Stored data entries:
_ _ _ _ _ _ _

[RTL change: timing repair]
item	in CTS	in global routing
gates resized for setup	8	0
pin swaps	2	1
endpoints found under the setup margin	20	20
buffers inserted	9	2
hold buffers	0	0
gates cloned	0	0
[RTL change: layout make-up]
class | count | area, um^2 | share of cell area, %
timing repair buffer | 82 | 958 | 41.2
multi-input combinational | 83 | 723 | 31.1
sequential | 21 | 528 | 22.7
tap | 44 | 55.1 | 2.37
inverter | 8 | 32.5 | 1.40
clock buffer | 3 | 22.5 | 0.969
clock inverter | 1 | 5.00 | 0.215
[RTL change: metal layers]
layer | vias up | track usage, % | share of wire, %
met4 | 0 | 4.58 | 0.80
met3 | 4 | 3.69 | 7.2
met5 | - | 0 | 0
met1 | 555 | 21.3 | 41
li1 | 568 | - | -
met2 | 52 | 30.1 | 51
## config.mk

```make
export PLATFORM = sky130hd
export DESIGN_NAME = jtopl_wrqueue
export DESIGN_NICKNAME = d
export VERILOG_FILES = /design/src/rtl/jtopl_wrqueue_pkg.sv /design/src/rtl/jtopl_wrqueue_fifo.sv /design/src/rtl/jtopl_wrqueue.sv
export SDC_FILE = /design/constraint.sdc
export NUM_CORES = 1
export LEC_CHECK = 0
export BUFFER_PORTS_ARGS = -buffer_cell sky130_fd_sc_hd__buf_2
export CORE_MARGIN = 10
export CORE_UTILIZATION = 55
export CTS_BUF_LIST = sky130_fd_sc_hd__clkbuf_16
export CTS_CLUSTER_SIZE = 8
export DETAILED_ROUTE_END_ITERATION = 10
export PLACE_DENSITY = 0.73
export SYNTH_ARGS = -nofsm -noshare
export SYNTH_HDL_FRONTEND = slang
export SYNTH_HIERARCHICAL = 1
export SYNTH_SLANG_ARGS = --single-unit
export TNS_END_PERCENT = 1
```

## constraint.sdc

```tcl
create_clock -name clk -period 3.8 [get_ports clk]
set_clock_uncertainty 0.2 [all_clocks]
set_input_delay 0.38 -clock clk [delete_from_list [all_inputs] [get_ports clk]]
set_output_delay 0.38 -clock clk [all_outputs]
set_load 0.1 [all_outputs]
```

## src/rtl/jtopl_wrqueue_pkg.sv

```systemverilog
// Shared jtopl timing constants and replay FSM state type.
package jtopl_wrqueue_pkg;

    // YM3812 minimum idle time after each port write, in cen ticks
    localparam int unsigned JTOPL_ADDR_WAIT = 12;
    localparam int unsigned JTOPL_DATA_WAIT = 84;

    typedef enum logic {
        WQ_IDLE = 1'b0,
        WQ_WAIT = 1'b1
    } wq_state_e;

endpackage

```

## src/rtl/jtopl_wrqueue_fifo.sv

```systemverilog
// Generic synchronous FIFO with a combinational head read.
module jtopl_fifo #(
    parameter int unsigned DW = 9,
    parameter int unsigned AW = 3
) (
    input  logic          rst,
    input  logic          clk,
    input  logic          push,
    input  logic          pop,
    input  logic [DW-1:0] wdata,
    output logic [DW-1:0] rdata,
    output logic [AW:0]   count,
    output logic          full,
    output logic          empty
);

    localparam int unsigned DEPTH = 1 << AW;

    logic [DW-1:0] mem [0:DEPTH-1];
    logic [AW-1:0] wr_ptr;
    logic [AW-1:0] rd_ptr;
    logic          wr_en;
    logic          rd_en;

    // a push into a full FIFO lands in the slot being popped on the same clk
    assign wr_en = push & (~full | pop);
    assign rd_en = pop & ~empty;
    assign rdata = mem[rd_ptr];
    assign full  = (count == DEPTH[AW:0]);
    assign empty = (count == '0);

    // storage array, no reset needed
    always_ff @(posedge clk) begin
        if (wr_en) mem[wr_ptr] <= wdata;
    end

    // pointer and occupancy bookkeeping
    always_ff @(posedge clk) begin
        if (rst) begin
            wr_ptr <= '0;
            rd_ptr <= '0;
            count  <= '0;
        end else begin
            if (wr_en) wr_ptr <= wr_ptr + 1'b1;
            if (rd_en) rd_ptr <= rd_ptr + 1'b1;
            case ({wr_en, rd_en})
                2'b10:   count <= count + 1'b1;
                2'b01:   count <= count - 1'b1;
                default: count <= count;
            endcase
        end
    end

endmodule

```

## src/rtl/jtopl_wrqueue.sv

```systemverilog
// CPU write queue in front of jtopl_mmr: captures bus writes and replays them
// paced by the YM3812 address/data wait times.
module jtopl_wrqueue
    import jtopl_wrqueue_pkg::*;
#(
    parameter int unsigned AW        = 3,
    parameter int unsigned ADDR_WAIT = JTOPL_ADDR_WAIT,
    parameter int unsigned DATA_WAIT = JTOPL_DATA_WAIT,
    parameter int unsigned CW        = 8
) (
    input  logic       clk,
    input  logic       rst,
    input  logic       cen,
    input  logic [7:0] cpu_din,
    input  logic       cpu_addr,
    input  logic       cpu_cs_n,
    input  logic       cpu_wr_n,
    output logic       busy,
    output logic       full,
    output logic       ovf,
    output logic [7:0] din,
    output logic       addr,
    output logic       write
);

    logic          we;
    logic          we_l;
    logic          push;
    logic          push_ok;
    logic          pop;
    logic [8:0]    head;
    logic [AW:0]   fcount;
    logic [AW:0]   fcount_next;
    logic          fempty;
    logic          ffull;
    wq_state_e     state;
    logic [CW-1:0] cnt;

    assign we      = ~cpu_cs_n & ~cpu_wr_n;
    assign push    = we & ~we_l;
    assign pop     = (state == WQ_IDLE) & ~fempty;
    assign push_ok = push & (~ffull | pop);
    assign full    = ffull;

    jtopl_fifo #(
        .DW (9),
        .AW (AW)
    ) u_fifo (
        .rst   (rst),
        .clk   (clk),
        .push  (push),
        .pop   (pop),
        .wdata ({cpu_addr, cpu_din}),
        .rdata (head),
        .count (fcount),
        .full  (ffull),
        .empty (fempty)
    );

    // occupancy after this clk, so busy reflects the post-edge state
    always_comb begin
        fcount_next = fcount;
        if (push_ok && !pop)      fcount_next = fcount + 1'b1;
        else if (!push_ok && pop) fcount_next = fcount - 1'b1;
    end

    // write strobe edge detector; reset high so a held strobe needs a release first
    always_ff @(posedge clk) begin
        if (rst) we_l <= 1'b1;
        else      we_l <= we;
    end

    // replay FSM with wait counter, overflow flag and busy
    always_ff @(posedge clk) begin
        if (rst) begin
            state <= WQ_IDLE;
            cnt   <= '0;
            write <= 1'b0;
            din   <= '0;
            addr  <= 1'b0;
            busy  <= 1'b0;
            ovf   <= 1'b0;
        end else begin
            if (push && ffull && !pop) ovf <= 1'b1;
            case (state)
                WQ_IDLE: begin
                    if (!fempty) begin
                        {addr, din} <= head;
                        write       <= 1'b1;
                        cnt         <= head[8] ? CW'(DATA_WAIT) : CW'(ADDR_WAIT);
                        state       <= WQ_WAIT;
                        busy        <= 1'b1;
                    end else begin
                        write <= 1'b0;
                        busy  <= (fcount_next != '0);
                    end
                end
                WQ_WAIT: begin
                    write <= 1'b0;
                    if (cnt == '0) begin
                        state <= WQ_IDLE;
                        busy  <= (fcount_next != '0);
                    end else begin
                        if (cen) cnt <= cnt - 1'b1;
                        busy <= 1'b1;
                    end
                end
                default: state <= WQ_IDLE;
            endcase
        end
    end

endmodule

```

=== Word level (Yosys, flattened, before mapping) ===
Memory sizes are Yosys's and may differ from the RTL's. A register that Yosys moved wholly into a read port is not among the register bits.
Index checks and enable logic that the tools add are counted.

* Add/sub/neg operators: 5
* Equality and inequality tests: 6
* Muxes and demuxes: 19
* Bitwise logic cells: 12
* Reductions and logical operators: 12

{| class="wikitable"
|+ Operators with widths
! operator !! number
|-
| 2-to-1 mux 8 bit || 3
|-
| case mux 8 bit (2 select lines) || 1
|-
| zero test 8 bit || 1
|-
| 2-to-1 mux 4 bit || 2
|-
| case mux 4 bit (2 select lines) || 1
|-
| subtractor 8 x 1 -> 8 bit (second input constant) || 1
|-
| 2-to-1 mux 7 bit || 1
|-
| adder 3 x 1 -> 3 bit (second input constant) || 2
|-
| 2-to-1 mux 1 bit || 6
|-
| 2-to-1 mux 3 bit || 2
|-
| inequality test 2 bit (second input constant) || 3
|-
| inverter 1 bit || 6
|-
| case mux 1 bit (2 select lines) || 3
|-
| AND 1 bit || 5
|-
| adder 4 x 1 -> 4 bit (second input constant) || 1
|-
| equality test 4 bit (second input constant) || 1
|-
| logical AND 1 bit || 4
|-
| zero test 4 bit || 1
|-
| nonzero test 4 bit || 1
|-
| subtractor 4 x 1 -> 4 bit (second input constant) || 1
|-
| AND reduction 3 bit || 1
|-
| equality test 2 x 1 -> 1 bit (second input constant) || 1
|-
| equality test 2 bit (second input constant) || 1
|-
| zero test 1 bit || 2
|-
| 3 further kinds || 3
|}

* Flip-flop bits (word level): 32
* Bits in writable memories: 72
* Input bits: 14
* Output and inout bits: 13
* Logic and storage cells: 66
* Memories: 1

{| class="wikitable"
|+ Memory list
! name !! words !! width !! read ports !! clocked after memory_dff !! wr ports !! line !! text
|-
| u_fifo.mem || 8 || 9 || 1 || 1 || 1 || jtopl_wrqueue_fifo.sv:19 || <nowiki>logic [DW-1:0] mem [0:DEPTH-1];</nowiki>
|}

=== Logic depth before layout (Yosys ltp) ===
Gate-level depths: netlist of the first run.

* Depth in word-level cells: 12
* Mapped depth: 14
* Mapped depth without buffers: 11

=== Cells and area by module ===
Netlist of the first run, hierarchy kept.

{| class="wikitable"
|+ By module, submodules not included
! module !! instances !! cells an instance !! area each (um^2)
|-
| jtopl_fifo || 1 || 177 || 3,372.0
|-
| jtopl_wrqueue || 1 || 121 || 1,019.7
|}

=== Worst setup path before layout of the first run ===
Ideal clock, no wire load.

* Kind: flip-flop to flip-flop
* From: register u_fifo.count[0]
* To: register u_fifo.count[3]
* Library setup time: 0.121 ns
* Arrival: 3.022 ns
* Required time: 3.479 ns
* Path slack: 0.457 ns
* Stages on the path, launching flop included: 11
* Buffers on the path: 2
* Period minus slack after synthesis: 3.343 ns
* Path through: dfxtp_1 nor4_1 or2_2 buf_4 inv_1 buf_1 o41a_1 ha_1 or3_1 o32ai_1 mux2_2

{| class="wikitable"
|+ RTL lines
! what !! line !! text
|-
| start: declaration || jtopl_wrqueue_fifo.sv:12 || <nowiki>output logic [AW:0] count,</nowiki>
|-
| start signal: assignment || jtopl_wrqueue_fifo.sv:47 || <nowiki>2'b10: count <= count + 1'b1;</nowiki>
|-
| start signal: assignment || jtopl_wrqueue_fifo.sv:48 || <nowiki>2'b01: count <= count - 1'b1;</nowiki>
|-
| start signal: assignment || jtopl_wrqueue_fifo.sv:49 || <nowiki>default: count <= count;</nowiki>
|-
| zero test 4 bit * || jtopl_wrqueue_fifo.sv:30 || <nowiki>assign empty = (count == '0);</nowiki>
|-
| net fempty || jtopl_wrqueue.sv:34 || <nowiki>logic fempty;</nowiki>
|-
| inverter 1 bit (no line) * || - ||
|-
| AND 1 bit * || jtopl_wrqueue.sv:41 || <nowiki>assign pop = (state == WQ_IDLE) & ~fempty;</nowiki>
|-
| net pop || jtopl_wrqueue.sv:30 || <nowiki>logic pop;</nowiki>
|-
| AND 1 bit * || jtopl_wrqueue_fifo.sv:27 || <nowiki>assign rd_en = pop & ~empty;</nowiki>
|-
| net u_fifo.rd_en || jtopl_wrqueue_fifo.sv:23 || <nowiki>logic rd_en;</nowiki>
|-
| equality test 2 x 1 -> 1 bit or equality test 2 bit (tied branches) || jtopl_wrqueue_fifo.sv:46 || <nowiki>case ({wr_en, rd_en})</nowiki>
|-
| case mux 4 bit (2 select lines) or nonzero test 2 bit (tied branches) || - ||
|}

The timed path passes the listed nets; every way through them passes the cells marked *.
A chain may end at the register's enable or synchronous reset.

=== Final worst setup path of the first run ===
* From: register u_fifo.count[1]
* To: register u_fifo.count[3]

{| class="wikitable"
|+ RTL lines
! what !! line
|-
| zero test 4 bit * || jtopl_wrqueue_fifo.sv:30
|-
| net fempty || jtopl_wrqueue.sv:34
|-
| inverter 1 bit (no line) * || -
|-
| AND 1 bit || jtopl_wrqueue.sv:41
|-
| AND 1 bit * || jtopl_wrqueue_fifo.sv:27
|-
| net u_fifo.rd_en || jtopl_wrqueue_fifo.sv:23
|-
| equality test 2 x 1 -> 1 bit or equality test 2 bit (tied branches) || jtopl_wrqueue_fifo.sv:46
|-
| case mux 4 bit (2 select lines) or nonzero test 2 bit (tied branches) || -
|}

Marked as above.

_ _ _ _ _ _ _

**TASK STATEMENT:** Your reply should hold only the lines from the first line of the records through the one with "met5 | - | 0 | 0", reproduced word for word.

**EXPECTED OUTPUT:**
[RTL change: timing repair]
item	in CTS	in global routing
gates resized for setup	8	0
pin swaps	2	1
endpoints found under the setup margin	20	20
buffers inserted	9	2
hold buffers	0	0
gates cloned	0	0
[RTL change: layout make-up]
class | count | area, um^2 | share of cell area, %
timing repair buffer | 82 | 958 | 41.2
multi-input combinational | 83 | 723 | 31.1
sequential | 21 | 528 | 22.7
tap | 44 | 55.1 | 2.37
inverter | 8 | 32.5 | 1.40
clock buffer | 3 | 22.5 | 0.969
clock inverter | 1 | 5.00 | 0.215
[RTL change: metal layers]
layer | vias up | track usage, % | share of wire, %
met4 | 0 | 4.58 | 0.80
met3 | 4 | 3.69 | 7.2
met5 | - | 0 | 0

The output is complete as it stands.